◆ Goal of the exercise
Please reproduce the data below exactly, from the first line through the line containing "export CELL_PAD_IN_SITES_DETAIL_PLACEMENT = 2", and leave every later line out.

>>>>

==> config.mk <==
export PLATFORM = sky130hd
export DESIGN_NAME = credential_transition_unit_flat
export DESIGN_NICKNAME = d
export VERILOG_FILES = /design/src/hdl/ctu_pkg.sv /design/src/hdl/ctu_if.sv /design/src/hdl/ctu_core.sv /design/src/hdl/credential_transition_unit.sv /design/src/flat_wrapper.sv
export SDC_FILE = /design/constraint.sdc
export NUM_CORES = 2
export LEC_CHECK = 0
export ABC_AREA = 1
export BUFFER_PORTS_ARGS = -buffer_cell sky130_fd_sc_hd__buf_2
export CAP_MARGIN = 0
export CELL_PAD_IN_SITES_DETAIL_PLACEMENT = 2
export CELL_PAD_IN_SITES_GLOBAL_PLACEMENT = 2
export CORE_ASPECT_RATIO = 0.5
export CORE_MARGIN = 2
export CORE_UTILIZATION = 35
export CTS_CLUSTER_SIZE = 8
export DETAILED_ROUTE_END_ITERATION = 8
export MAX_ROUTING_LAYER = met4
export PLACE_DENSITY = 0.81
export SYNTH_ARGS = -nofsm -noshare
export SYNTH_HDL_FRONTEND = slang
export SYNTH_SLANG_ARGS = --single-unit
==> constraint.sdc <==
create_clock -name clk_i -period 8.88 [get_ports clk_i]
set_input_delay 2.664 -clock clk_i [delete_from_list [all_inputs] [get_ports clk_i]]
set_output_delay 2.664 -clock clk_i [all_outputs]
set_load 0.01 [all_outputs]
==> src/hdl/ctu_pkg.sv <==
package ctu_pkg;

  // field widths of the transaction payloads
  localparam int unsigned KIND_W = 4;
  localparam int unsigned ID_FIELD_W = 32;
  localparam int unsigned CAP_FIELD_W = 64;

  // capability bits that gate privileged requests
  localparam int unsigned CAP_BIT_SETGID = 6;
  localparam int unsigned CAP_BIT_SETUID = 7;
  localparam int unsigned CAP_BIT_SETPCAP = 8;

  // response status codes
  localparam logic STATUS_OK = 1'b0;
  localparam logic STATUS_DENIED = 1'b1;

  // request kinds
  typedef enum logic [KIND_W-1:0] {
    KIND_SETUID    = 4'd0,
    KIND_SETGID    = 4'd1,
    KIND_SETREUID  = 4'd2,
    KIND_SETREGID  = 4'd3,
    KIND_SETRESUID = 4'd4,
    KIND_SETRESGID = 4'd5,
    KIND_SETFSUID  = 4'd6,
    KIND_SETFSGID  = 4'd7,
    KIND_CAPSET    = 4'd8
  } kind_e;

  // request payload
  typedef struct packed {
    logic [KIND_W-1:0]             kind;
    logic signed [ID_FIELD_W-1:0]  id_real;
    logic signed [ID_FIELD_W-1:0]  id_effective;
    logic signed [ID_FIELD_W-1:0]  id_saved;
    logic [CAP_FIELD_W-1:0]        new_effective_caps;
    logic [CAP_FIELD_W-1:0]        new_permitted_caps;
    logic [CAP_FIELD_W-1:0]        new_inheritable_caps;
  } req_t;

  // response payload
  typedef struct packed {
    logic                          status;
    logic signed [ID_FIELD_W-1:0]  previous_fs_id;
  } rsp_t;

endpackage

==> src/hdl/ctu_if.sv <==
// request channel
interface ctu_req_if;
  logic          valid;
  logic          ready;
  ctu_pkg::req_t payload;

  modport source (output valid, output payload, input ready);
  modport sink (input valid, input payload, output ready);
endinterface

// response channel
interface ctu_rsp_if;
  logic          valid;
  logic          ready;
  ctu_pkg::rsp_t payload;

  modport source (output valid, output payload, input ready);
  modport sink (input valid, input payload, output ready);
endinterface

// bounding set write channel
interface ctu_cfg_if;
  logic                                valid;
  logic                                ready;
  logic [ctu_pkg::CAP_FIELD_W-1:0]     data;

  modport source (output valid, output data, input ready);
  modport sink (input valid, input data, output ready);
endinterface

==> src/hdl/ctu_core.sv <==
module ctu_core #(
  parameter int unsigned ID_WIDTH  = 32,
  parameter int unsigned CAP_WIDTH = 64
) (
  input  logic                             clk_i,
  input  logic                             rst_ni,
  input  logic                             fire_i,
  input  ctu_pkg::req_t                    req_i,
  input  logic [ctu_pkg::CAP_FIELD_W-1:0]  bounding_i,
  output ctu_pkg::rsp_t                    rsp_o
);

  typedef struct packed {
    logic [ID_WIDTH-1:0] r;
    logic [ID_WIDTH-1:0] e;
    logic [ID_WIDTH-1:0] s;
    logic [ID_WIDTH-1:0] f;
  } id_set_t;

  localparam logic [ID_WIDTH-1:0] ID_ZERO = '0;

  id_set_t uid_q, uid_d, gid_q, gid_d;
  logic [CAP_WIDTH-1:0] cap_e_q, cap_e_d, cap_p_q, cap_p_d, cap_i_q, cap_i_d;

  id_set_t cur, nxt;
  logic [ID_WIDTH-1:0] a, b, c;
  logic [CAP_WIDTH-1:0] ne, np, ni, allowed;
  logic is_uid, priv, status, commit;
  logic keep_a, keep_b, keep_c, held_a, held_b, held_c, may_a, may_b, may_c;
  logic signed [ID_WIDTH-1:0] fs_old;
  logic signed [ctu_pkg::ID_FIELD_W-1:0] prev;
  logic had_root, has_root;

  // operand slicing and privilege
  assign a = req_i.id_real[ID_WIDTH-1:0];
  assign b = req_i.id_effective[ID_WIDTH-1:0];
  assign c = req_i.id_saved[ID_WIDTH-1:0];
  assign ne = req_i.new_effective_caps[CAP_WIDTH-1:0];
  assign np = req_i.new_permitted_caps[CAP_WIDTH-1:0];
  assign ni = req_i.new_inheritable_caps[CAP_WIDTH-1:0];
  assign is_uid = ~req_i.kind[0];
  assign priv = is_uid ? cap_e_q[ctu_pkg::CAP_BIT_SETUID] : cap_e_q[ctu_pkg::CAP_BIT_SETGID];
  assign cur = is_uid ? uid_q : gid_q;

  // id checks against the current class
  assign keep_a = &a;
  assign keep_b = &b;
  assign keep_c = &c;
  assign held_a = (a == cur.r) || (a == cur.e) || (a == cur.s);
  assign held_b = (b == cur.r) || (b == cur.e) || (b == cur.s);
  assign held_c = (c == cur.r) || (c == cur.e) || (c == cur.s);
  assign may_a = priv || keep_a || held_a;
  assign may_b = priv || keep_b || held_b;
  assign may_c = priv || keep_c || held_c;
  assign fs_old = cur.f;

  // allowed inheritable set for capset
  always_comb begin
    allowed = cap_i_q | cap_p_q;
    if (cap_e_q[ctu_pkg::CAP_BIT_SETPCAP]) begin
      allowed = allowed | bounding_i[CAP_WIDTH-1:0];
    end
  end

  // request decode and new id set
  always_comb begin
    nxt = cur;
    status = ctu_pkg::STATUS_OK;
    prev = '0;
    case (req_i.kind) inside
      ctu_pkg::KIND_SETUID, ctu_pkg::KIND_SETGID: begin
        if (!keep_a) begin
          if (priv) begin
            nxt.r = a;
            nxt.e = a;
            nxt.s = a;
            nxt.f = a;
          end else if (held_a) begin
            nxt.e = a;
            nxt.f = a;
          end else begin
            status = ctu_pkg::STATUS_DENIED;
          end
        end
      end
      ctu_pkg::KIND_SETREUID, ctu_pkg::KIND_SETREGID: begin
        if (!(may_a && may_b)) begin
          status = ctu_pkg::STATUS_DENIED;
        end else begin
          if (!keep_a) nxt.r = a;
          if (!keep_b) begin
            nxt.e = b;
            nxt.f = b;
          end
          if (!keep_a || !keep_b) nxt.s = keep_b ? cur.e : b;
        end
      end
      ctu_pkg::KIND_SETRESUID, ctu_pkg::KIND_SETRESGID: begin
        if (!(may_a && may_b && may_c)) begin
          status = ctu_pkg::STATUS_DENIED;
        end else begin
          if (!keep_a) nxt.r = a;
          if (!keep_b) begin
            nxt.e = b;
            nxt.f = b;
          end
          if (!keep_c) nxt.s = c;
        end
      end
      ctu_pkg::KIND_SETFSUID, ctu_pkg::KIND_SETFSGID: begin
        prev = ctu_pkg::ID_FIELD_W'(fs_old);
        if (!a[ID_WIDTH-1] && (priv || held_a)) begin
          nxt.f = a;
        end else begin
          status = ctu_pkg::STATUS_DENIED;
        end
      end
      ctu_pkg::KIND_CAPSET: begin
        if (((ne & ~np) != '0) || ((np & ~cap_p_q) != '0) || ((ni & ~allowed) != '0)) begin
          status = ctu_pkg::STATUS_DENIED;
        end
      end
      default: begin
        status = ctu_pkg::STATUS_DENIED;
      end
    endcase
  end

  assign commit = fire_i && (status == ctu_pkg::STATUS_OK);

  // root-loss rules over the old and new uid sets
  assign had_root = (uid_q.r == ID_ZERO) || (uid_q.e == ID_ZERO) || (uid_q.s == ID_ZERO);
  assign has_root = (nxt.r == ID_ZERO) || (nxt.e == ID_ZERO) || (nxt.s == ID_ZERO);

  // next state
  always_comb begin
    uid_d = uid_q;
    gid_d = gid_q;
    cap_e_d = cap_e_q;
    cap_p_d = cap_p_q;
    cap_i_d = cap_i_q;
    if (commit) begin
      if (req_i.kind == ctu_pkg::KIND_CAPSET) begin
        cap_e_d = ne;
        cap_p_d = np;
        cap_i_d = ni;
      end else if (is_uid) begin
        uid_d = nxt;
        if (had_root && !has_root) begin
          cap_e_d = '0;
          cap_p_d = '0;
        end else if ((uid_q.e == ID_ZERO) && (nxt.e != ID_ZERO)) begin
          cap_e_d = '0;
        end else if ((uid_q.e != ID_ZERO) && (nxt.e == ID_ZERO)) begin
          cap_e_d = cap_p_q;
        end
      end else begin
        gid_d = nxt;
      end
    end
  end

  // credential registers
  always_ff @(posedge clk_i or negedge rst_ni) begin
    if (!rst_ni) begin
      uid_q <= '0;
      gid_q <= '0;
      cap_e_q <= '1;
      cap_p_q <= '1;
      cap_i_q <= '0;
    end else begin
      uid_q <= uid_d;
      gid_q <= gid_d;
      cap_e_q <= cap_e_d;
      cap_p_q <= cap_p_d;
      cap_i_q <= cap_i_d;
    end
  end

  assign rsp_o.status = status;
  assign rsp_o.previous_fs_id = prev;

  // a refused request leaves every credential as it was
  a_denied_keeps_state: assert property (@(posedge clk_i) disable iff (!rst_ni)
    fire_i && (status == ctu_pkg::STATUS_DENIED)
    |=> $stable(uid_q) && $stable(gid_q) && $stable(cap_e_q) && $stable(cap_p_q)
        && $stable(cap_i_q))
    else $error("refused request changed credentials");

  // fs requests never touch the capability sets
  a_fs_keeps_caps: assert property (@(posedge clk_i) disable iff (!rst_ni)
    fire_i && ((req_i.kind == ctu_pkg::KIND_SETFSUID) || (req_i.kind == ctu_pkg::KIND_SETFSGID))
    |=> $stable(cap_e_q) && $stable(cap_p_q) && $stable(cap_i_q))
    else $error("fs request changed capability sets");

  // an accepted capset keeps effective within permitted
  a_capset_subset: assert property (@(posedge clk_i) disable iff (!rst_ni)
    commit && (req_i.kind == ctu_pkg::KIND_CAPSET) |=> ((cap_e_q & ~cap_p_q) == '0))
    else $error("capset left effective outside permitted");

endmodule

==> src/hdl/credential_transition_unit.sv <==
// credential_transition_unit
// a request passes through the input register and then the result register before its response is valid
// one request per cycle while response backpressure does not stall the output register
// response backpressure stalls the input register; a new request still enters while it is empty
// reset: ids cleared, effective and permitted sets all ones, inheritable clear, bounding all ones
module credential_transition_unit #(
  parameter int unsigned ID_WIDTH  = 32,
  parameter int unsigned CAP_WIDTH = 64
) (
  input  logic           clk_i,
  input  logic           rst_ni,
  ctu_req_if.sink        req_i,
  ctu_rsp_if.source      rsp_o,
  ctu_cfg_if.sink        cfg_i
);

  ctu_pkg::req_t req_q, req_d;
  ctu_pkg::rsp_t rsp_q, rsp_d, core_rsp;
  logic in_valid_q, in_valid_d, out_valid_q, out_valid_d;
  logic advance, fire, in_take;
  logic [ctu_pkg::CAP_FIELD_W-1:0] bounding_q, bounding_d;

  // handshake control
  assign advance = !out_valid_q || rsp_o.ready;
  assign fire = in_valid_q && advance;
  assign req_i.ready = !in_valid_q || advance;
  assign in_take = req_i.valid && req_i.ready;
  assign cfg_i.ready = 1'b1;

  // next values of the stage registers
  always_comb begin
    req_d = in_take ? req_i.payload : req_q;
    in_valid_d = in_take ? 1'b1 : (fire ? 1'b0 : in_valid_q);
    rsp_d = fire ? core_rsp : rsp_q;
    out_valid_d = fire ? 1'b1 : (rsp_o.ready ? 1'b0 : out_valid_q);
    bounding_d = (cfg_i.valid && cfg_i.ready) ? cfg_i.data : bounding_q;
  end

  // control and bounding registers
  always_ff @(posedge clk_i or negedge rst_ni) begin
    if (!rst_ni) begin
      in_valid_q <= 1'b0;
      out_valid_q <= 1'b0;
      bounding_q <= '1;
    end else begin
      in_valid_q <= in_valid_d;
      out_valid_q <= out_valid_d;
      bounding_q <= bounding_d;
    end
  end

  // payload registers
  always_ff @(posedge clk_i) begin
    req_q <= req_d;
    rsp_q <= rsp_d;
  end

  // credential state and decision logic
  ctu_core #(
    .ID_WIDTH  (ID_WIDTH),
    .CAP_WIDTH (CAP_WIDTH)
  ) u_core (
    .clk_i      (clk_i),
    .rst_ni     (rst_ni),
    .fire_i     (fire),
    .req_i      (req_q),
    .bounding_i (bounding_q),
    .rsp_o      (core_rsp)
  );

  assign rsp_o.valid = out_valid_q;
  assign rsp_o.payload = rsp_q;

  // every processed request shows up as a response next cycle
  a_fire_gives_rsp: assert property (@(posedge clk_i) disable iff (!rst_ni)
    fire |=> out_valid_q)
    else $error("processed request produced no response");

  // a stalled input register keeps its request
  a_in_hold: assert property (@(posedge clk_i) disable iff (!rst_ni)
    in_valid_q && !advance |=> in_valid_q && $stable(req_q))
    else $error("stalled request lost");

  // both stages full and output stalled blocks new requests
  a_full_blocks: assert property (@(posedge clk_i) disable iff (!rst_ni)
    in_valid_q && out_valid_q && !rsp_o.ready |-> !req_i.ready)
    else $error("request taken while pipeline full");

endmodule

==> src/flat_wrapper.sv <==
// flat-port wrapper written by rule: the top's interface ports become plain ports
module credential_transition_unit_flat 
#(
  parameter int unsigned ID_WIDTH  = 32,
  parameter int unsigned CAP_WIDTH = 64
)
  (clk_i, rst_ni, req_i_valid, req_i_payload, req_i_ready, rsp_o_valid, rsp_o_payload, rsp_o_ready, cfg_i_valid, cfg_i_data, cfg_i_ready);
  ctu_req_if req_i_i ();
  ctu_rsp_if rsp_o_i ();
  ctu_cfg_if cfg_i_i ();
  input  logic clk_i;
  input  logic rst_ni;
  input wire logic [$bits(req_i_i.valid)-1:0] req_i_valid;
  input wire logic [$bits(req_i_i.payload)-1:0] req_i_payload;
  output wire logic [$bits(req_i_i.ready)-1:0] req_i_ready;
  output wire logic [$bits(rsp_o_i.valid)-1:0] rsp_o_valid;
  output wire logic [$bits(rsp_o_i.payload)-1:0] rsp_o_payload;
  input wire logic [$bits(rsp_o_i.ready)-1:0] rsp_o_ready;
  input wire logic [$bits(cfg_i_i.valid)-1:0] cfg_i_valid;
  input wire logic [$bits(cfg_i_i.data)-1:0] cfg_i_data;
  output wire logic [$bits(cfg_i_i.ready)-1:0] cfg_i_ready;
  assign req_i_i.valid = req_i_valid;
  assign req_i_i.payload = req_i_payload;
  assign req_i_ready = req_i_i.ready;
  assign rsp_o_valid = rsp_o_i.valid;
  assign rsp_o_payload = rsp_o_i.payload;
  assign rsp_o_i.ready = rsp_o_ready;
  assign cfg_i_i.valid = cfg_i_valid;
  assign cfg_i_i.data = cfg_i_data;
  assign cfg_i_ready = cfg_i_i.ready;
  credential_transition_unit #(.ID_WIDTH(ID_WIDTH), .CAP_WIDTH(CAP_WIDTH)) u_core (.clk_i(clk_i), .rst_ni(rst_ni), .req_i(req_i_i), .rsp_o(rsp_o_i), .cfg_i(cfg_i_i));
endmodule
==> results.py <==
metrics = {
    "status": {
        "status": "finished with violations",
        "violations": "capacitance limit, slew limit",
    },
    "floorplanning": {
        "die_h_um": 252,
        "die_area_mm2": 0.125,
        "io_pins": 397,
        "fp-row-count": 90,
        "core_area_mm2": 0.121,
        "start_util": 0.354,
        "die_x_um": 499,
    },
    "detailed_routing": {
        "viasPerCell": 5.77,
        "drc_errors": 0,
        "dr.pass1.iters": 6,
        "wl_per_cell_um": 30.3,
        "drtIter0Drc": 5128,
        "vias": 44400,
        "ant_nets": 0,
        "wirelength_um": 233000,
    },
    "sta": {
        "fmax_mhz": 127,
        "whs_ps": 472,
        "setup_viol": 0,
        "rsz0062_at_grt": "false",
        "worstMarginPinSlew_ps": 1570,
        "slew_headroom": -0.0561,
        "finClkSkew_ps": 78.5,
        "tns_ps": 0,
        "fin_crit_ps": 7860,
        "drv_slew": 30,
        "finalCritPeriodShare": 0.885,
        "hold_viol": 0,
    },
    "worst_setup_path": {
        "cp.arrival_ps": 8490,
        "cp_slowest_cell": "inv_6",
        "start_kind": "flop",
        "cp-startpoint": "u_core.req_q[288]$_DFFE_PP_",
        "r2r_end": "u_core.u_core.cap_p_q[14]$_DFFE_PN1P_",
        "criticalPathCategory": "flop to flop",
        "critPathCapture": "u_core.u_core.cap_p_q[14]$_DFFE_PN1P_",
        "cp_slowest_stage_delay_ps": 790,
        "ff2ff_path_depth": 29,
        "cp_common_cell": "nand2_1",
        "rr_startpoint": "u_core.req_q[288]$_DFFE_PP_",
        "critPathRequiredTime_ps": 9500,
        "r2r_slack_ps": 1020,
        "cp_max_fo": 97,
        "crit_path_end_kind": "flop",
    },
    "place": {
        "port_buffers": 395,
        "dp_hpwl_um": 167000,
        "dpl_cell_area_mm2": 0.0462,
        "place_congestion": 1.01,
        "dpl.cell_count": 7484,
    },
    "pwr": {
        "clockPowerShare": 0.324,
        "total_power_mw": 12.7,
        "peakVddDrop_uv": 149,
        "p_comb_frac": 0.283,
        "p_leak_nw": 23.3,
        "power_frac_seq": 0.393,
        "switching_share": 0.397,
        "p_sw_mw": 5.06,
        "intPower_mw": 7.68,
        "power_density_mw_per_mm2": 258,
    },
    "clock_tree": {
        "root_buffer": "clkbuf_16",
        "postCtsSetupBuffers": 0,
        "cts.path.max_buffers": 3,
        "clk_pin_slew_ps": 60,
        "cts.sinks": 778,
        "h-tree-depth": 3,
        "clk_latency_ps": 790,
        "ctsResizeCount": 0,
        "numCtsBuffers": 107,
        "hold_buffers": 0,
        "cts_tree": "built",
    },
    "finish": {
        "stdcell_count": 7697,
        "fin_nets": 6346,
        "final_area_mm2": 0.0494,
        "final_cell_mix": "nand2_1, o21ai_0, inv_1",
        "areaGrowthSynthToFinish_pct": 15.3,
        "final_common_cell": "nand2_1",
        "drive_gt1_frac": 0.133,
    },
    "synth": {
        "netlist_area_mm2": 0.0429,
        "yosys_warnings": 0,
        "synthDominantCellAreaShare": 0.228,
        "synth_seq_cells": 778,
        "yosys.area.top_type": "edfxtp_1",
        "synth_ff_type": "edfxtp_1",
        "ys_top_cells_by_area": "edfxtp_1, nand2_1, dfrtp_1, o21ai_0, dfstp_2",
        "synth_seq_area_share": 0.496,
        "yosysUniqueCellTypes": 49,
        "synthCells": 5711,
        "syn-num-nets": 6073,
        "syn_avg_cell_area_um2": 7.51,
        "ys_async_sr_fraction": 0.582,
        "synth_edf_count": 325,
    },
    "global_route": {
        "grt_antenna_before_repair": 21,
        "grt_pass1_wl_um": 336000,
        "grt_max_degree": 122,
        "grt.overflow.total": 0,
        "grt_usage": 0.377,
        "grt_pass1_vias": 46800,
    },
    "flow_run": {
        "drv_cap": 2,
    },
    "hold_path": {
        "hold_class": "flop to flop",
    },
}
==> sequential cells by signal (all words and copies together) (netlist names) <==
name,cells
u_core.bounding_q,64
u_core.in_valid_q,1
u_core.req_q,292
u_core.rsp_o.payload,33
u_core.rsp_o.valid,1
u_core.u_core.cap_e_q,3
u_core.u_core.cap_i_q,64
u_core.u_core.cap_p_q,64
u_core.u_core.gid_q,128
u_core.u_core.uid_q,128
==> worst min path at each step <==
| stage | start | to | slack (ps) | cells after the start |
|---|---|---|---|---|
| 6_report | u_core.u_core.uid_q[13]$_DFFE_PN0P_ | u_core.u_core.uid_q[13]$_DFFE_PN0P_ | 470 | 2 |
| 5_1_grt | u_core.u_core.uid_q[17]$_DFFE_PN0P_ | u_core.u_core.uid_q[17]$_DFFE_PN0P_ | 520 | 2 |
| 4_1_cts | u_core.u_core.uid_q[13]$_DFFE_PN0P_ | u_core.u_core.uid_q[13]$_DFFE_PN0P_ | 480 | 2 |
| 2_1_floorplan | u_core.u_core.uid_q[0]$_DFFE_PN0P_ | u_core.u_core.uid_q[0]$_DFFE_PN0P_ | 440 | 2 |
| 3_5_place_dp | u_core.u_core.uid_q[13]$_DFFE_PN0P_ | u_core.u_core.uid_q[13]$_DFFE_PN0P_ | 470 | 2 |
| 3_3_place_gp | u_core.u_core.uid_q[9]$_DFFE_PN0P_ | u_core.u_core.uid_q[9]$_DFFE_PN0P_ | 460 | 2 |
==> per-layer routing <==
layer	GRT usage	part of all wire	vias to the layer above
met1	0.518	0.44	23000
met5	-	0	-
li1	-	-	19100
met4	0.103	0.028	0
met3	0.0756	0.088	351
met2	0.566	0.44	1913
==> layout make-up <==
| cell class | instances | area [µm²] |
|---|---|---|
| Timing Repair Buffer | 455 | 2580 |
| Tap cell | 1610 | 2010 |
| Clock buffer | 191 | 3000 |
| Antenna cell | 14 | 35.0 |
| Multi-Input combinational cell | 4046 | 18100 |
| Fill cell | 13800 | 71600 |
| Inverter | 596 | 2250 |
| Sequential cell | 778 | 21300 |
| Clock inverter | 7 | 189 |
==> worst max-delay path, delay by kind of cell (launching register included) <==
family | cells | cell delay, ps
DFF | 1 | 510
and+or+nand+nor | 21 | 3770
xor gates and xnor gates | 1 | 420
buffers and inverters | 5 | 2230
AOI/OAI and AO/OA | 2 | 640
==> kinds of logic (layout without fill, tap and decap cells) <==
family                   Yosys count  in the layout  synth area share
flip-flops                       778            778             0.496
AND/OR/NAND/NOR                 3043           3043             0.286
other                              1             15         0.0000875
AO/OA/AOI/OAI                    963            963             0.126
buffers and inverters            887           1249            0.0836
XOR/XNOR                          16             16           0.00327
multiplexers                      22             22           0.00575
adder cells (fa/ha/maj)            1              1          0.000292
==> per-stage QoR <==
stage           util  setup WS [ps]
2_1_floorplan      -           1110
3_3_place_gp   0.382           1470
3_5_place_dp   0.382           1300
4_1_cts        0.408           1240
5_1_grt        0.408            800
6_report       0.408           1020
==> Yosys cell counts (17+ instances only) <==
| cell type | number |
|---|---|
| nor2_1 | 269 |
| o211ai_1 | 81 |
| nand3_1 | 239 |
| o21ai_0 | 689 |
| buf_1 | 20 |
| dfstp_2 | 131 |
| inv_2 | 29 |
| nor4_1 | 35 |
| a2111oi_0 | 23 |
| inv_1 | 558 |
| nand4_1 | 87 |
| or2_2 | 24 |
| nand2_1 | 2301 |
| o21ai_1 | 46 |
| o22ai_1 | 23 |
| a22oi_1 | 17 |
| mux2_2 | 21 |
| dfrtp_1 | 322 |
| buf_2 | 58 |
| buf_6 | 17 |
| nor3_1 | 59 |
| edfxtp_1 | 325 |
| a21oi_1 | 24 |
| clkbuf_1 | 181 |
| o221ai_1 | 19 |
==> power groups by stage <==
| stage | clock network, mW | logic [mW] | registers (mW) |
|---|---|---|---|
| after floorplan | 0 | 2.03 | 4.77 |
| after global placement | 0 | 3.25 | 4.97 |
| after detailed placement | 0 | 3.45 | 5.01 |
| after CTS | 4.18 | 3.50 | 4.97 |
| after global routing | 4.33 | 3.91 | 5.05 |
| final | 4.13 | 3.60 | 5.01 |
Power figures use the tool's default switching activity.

<<<<

◆ Result
==> config.mk <==
export PLATFORM = sky130hd
export DESIGN_NAME = credential_transition_unit_flat
export DESIGN_NICKNAME = d
export VERILOG_FILES = /design/src/hdl/ctu_pkg.sv /design/src/hdl/ctu_if.sv /design/src/hdl/ctu_core.sv /design/src/hdl/credential_transition_unit.sv /design/src/flat_wrapper.sv
export SDC_FILE = /design/constraint.sdc
export NUM_CORES = 2
export LEC_CHECK = 0
export ABC_AREA = 1
export BUFFER_PORTS_ARGS = -buffer_cell sky130_fd_sc_hd__buf_2
export CAP_MARGIN = 0
export CELL_PAD_IN_SITES_DETAIL_PLACEMENT = 2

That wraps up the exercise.